__Material supplied__:
BEGIN
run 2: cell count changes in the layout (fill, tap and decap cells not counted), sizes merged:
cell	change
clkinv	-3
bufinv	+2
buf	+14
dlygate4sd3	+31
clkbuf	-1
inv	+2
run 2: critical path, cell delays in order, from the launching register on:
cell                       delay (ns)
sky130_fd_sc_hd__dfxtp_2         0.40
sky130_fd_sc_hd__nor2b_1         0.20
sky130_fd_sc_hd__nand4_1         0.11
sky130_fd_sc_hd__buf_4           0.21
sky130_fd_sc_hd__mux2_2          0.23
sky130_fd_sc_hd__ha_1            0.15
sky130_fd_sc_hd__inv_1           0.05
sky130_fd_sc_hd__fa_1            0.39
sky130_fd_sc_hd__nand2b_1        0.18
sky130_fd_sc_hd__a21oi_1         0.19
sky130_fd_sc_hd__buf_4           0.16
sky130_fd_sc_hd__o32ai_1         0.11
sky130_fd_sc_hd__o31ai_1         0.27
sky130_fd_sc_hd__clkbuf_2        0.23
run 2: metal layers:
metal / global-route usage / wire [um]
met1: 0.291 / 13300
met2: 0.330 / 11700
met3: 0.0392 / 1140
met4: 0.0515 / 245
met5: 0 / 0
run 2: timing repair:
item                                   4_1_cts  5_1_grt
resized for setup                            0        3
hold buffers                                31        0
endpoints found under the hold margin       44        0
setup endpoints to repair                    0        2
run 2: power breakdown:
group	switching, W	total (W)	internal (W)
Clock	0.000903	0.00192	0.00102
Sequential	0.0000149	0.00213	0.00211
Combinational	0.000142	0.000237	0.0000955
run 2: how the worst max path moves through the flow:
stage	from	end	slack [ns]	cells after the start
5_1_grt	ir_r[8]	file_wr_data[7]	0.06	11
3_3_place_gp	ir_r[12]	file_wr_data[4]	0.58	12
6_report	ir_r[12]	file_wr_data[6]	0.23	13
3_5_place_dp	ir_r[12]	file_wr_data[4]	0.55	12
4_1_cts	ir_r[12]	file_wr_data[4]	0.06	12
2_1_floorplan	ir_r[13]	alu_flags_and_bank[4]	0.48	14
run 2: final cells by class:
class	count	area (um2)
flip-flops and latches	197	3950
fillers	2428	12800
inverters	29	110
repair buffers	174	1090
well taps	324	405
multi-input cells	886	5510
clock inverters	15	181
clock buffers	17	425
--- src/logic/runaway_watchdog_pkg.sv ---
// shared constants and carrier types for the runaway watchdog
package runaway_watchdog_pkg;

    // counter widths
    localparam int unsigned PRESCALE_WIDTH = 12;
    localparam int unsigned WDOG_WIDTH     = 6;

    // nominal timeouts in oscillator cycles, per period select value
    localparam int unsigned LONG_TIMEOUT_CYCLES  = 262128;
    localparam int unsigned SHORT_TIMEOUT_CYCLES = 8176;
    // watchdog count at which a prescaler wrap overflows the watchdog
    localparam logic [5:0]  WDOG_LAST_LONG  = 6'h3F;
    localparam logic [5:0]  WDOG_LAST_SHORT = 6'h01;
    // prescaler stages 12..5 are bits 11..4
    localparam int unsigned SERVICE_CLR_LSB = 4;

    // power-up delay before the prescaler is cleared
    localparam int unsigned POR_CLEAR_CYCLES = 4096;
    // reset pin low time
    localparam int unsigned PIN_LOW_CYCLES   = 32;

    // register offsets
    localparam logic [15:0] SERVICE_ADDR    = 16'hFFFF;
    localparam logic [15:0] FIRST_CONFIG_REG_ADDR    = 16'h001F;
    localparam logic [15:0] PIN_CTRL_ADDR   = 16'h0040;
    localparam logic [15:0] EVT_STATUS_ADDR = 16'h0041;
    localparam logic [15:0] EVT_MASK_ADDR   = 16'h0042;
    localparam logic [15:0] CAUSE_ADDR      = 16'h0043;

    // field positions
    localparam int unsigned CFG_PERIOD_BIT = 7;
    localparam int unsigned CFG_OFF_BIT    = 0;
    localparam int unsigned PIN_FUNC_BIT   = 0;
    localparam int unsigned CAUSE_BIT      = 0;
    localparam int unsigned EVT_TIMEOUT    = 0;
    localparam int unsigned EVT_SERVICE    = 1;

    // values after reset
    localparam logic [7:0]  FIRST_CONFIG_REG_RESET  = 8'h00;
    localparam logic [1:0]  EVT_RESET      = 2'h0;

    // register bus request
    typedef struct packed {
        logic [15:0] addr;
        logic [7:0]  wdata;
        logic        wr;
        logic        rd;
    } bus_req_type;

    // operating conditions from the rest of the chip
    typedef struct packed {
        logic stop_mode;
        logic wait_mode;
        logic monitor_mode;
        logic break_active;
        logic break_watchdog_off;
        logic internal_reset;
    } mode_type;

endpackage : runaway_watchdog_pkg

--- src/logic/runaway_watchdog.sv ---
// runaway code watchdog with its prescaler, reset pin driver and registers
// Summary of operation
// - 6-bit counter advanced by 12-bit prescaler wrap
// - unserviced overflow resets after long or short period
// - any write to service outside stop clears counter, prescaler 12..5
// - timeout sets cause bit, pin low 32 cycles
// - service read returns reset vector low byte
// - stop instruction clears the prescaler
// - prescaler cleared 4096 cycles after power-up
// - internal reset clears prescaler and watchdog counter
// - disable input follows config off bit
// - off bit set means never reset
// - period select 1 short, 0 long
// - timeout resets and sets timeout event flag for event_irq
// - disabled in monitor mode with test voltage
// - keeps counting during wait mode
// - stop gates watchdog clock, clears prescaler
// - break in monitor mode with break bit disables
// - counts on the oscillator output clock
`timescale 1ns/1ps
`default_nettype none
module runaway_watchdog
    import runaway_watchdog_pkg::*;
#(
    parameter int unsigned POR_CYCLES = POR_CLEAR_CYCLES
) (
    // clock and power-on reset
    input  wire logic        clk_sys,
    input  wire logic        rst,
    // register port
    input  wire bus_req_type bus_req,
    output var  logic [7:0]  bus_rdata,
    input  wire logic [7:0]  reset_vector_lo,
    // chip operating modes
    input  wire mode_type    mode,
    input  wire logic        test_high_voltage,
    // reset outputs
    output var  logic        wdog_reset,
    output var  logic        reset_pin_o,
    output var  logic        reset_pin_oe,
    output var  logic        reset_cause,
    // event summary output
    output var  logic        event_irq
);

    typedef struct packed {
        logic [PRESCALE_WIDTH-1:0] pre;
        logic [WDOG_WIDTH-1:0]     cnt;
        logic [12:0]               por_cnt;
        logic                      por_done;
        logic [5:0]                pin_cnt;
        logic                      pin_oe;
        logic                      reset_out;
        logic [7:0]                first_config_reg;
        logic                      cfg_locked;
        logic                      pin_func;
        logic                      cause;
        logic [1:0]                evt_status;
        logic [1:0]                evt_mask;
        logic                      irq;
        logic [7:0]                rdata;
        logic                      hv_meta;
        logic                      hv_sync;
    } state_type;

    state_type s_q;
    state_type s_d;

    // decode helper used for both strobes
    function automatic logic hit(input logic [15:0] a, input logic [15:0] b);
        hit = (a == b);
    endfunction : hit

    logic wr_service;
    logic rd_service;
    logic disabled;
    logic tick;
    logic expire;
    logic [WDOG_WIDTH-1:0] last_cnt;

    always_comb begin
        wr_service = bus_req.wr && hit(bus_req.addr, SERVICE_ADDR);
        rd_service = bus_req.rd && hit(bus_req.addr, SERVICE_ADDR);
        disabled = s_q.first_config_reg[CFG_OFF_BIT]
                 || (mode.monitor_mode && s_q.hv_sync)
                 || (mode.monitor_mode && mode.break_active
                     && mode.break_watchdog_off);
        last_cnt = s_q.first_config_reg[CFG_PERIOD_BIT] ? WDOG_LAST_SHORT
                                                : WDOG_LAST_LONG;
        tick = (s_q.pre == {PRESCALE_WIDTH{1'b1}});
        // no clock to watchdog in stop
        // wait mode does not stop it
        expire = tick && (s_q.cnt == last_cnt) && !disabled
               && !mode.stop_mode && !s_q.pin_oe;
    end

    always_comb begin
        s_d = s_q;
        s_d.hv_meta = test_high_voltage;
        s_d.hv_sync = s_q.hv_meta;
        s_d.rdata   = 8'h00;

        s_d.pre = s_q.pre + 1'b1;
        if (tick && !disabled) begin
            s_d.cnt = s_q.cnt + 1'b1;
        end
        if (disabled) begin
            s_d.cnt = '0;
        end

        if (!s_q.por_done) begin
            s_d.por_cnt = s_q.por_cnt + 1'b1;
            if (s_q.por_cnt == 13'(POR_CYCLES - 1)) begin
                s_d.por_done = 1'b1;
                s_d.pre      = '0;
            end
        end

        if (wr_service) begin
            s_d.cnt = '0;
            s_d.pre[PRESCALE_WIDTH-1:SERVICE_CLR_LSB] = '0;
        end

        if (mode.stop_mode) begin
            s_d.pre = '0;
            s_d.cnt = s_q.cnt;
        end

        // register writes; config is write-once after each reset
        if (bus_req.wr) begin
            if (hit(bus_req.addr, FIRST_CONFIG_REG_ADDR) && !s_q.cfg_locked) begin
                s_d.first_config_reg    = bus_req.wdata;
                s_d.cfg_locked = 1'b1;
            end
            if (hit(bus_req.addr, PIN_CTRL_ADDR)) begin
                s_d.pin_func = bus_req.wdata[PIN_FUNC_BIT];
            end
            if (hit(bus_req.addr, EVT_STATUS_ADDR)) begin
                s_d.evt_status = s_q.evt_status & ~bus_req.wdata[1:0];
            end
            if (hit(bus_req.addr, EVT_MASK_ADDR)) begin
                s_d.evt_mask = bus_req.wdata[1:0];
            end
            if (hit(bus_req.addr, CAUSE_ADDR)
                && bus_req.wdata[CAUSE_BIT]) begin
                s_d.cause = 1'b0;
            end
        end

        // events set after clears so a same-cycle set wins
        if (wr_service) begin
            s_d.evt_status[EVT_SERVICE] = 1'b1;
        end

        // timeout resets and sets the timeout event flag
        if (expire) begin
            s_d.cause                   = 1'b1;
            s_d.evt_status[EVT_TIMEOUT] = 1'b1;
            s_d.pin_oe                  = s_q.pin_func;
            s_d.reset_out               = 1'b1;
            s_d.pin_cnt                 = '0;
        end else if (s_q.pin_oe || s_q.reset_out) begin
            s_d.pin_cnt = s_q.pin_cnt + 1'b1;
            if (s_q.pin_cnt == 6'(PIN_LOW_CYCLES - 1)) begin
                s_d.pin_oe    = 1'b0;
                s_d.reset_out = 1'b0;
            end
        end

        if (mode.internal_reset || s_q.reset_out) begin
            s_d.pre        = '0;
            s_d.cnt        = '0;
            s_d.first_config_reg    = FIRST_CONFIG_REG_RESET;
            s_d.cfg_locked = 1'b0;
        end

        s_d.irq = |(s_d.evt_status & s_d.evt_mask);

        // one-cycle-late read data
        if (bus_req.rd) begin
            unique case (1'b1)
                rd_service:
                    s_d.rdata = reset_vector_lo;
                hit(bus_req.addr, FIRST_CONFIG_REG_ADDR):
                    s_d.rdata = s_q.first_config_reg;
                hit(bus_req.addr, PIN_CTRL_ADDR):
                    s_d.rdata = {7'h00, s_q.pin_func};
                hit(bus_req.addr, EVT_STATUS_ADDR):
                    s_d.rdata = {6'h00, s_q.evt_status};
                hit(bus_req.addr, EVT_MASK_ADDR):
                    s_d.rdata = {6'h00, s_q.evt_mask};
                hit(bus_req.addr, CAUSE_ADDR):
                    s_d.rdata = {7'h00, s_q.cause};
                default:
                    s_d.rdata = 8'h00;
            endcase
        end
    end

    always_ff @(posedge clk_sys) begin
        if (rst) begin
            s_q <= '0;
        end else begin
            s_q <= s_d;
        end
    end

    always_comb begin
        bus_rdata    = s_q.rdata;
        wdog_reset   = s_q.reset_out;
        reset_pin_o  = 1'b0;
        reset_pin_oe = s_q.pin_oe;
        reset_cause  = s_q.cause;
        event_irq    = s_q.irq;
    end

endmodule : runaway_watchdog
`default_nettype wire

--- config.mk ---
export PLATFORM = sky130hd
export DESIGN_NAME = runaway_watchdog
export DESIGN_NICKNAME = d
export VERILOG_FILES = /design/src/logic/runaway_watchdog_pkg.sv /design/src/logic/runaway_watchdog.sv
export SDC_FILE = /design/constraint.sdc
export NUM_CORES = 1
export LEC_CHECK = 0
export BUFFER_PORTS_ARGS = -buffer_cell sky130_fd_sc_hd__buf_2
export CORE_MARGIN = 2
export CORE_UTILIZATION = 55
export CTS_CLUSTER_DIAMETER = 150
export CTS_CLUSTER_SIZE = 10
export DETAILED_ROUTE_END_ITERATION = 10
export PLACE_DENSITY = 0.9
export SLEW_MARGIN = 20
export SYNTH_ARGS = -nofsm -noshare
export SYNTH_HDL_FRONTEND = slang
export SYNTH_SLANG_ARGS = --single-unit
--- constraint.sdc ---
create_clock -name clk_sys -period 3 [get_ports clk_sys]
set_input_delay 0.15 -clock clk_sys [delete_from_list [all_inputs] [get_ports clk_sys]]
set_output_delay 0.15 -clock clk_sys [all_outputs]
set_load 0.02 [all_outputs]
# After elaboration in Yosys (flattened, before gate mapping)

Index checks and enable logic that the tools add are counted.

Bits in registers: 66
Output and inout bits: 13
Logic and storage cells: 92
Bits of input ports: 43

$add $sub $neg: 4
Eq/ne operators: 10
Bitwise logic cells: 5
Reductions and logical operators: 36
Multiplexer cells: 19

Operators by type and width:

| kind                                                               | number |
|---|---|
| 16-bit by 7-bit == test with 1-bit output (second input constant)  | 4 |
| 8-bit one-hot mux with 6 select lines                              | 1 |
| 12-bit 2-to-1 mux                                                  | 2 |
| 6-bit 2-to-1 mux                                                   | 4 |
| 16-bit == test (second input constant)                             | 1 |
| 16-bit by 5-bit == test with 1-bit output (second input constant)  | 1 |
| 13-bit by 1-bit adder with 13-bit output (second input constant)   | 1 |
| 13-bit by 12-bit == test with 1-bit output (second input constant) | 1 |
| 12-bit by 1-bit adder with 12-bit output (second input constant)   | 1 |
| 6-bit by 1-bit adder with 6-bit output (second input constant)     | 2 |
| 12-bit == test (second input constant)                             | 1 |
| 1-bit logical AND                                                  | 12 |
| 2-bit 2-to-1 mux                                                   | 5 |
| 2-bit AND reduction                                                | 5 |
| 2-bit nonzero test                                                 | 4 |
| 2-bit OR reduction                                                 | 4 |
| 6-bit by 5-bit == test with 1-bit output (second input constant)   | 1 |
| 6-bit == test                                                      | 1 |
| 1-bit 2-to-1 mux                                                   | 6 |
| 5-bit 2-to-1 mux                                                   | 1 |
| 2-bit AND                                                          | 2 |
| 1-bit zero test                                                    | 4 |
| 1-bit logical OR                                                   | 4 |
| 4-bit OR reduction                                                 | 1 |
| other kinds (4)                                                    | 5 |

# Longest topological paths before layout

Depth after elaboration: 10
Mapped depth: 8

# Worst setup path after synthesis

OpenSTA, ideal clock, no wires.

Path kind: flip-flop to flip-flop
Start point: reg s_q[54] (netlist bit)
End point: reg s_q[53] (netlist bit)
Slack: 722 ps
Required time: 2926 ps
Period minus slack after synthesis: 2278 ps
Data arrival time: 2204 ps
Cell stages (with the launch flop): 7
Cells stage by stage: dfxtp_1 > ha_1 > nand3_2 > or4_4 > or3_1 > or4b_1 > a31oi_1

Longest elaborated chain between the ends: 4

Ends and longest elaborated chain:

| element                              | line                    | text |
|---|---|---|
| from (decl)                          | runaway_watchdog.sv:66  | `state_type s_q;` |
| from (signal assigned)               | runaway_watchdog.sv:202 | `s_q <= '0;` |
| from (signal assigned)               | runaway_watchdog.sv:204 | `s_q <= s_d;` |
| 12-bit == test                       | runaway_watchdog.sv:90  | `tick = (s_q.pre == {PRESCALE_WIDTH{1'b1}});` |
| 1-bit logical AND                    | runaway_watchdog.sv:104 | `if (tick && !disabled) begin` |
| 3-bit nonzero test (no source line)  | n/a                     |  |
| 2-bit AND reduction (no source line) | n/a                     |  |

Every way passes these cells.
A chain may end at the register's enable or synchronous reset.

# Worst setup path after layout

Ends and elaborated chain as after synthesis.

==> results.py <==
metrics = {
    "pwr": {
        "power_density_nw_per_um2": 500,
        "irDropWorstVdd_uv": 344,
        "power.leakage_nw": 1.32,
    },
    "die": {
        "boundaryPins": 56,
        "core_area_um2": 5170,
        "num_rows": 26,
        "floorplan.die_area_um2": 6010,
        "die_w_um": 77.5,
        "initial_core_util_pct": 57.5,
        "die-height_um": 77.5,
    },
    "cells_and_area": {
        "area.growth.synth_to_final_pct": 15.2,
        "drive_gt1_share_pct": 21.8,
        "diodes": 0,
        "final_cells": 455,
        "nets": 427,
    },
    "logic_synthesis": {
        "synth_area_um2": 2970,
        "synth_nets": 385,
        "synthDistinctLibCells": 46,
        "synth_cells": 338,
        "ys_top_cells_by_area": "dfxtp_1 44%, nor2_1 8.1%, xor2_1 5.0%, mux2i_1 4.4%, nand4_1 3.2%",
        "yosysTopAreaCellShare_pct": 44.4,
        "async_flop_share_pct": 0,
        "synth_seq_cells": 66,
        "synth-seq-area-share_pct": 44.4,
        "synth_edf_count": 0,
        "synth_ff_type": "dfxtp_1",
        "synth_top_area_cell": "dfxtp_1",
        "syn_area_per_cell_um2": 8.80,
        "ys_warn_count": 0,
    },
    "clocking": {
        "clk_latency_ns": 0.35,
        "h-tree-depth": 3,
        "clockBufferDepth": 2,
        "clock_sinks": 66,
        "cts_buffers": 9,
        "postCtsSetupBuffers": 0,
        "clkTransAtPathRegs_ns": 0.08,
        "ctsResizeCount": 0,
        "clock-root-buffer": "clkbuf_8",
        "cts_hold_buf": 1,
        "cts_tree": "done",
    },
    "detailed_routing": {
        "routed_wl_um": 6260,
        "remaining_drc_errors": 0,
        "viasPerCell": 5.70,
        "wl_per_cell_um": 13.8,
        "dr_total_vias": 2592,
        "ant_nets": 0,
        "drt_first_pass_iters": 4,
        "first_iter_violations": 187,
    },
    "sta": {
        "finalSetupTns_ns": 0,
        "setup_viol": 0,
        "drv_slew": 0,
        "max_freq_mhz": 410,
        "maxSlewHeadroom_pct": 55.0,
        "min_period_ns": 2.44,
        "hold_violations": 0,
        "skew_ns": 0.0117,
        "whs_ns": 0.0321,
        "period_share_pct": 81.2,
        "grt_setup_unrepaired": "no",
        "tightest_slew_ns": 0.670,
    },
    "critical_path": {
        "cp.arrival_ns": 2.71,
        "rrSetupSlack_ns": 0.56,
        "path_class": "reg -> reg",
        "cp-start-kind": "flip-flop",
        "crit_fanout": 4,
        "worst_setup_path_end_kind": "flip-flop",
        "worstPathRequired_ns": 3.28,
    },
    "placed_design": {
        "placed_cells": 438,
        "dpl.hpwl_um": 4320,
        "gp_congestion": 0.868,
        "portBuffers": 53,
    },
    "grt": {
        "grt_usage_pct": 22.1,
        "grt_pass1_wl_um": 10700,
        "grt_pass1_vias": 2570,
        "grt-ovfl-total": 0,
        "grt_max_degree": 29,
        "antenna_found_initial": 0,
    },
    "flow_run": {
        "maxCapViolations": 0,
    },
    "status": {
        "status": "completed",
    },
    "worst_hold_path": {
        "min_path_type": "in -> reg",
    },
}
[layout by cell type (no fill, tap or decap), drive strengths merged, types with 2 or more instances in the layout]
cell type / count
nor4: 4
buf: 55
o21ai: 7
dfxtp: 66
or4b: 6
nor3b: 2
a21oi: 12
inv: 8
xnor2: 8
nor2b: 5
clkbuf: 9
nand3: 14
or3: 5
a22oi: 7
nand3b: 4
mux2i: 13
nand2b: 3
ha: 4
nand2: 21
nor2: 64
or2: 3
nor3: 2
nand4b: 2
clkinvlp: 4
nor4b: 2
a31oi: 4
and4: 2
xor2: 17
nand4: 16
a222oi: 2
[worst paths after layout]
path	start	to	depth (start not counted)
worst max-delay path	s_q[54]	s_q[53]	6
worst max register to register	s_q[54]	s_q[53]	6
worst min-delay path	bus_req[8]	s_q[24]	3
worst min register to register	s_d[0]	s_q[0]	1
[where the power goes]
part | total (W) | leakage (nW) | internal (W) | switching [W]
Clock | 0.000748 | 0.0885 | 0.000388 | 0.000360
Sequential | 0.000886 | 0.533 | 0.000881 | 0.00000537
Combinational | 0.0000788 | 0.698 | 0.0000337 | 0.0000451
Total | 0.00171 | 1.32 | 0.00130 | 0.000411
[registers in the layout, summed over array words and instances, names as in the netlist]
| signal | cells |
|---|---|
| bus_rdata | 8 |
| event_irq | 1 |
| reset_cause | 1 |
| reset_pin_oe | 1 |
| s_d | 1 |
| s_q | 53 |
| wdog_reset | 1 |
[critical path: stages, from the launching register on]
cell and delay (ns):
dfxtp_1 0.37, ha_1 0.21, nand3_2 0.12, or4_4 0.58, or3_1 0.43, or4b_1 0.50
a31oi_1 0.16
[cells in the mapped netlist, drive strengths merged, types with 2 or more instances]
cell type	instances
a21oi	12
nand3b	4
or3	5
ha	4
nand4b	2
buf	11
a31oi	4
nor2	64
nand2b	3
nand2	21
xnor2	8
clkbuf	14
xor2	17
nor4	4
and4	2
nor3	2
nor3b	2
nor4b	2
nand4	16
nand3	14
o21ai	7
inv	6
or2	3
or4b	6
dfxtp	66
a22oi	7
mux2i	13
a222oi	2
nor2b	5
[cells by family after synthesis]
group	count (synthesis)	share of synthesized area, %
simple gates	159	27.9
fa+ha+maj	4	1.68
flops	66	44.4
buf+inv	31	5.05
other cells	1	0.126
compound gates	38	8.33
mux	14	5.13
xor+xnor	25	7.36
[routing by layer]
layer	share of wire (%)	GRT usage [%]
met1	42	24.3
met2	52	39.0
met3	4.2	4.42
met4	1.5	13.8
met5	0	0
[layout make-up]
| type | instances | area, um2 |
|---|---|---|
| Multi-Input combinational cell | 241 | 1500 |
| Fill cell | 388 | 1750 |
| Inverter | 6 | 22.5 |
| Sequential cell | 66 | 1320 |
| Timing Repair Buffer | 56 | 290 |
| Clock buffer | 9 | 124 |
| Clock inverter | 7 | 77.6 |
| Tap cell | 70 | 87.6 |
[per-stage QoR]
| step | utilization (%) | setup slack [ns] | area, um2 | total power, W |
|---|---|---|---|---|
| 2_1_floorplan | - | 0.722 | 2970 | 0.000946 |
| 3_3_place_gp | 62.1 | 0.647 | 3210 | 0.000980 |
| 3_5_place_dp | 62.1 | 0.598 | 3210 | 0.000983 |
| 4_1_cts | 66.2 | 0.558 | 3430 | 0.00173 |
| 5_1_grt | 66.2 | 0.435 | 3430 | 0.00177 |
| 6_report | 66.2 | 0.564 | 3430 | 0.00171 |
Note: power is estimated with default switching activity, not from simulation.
END
__What the task asks__: Report every line in the listing that holds the word "nonzero".

__Answer to this exercise__:
| 2-bit nonzero test                                                 | 4 |
| 3-bit nonzero test (no source line)  | n/a                     |  |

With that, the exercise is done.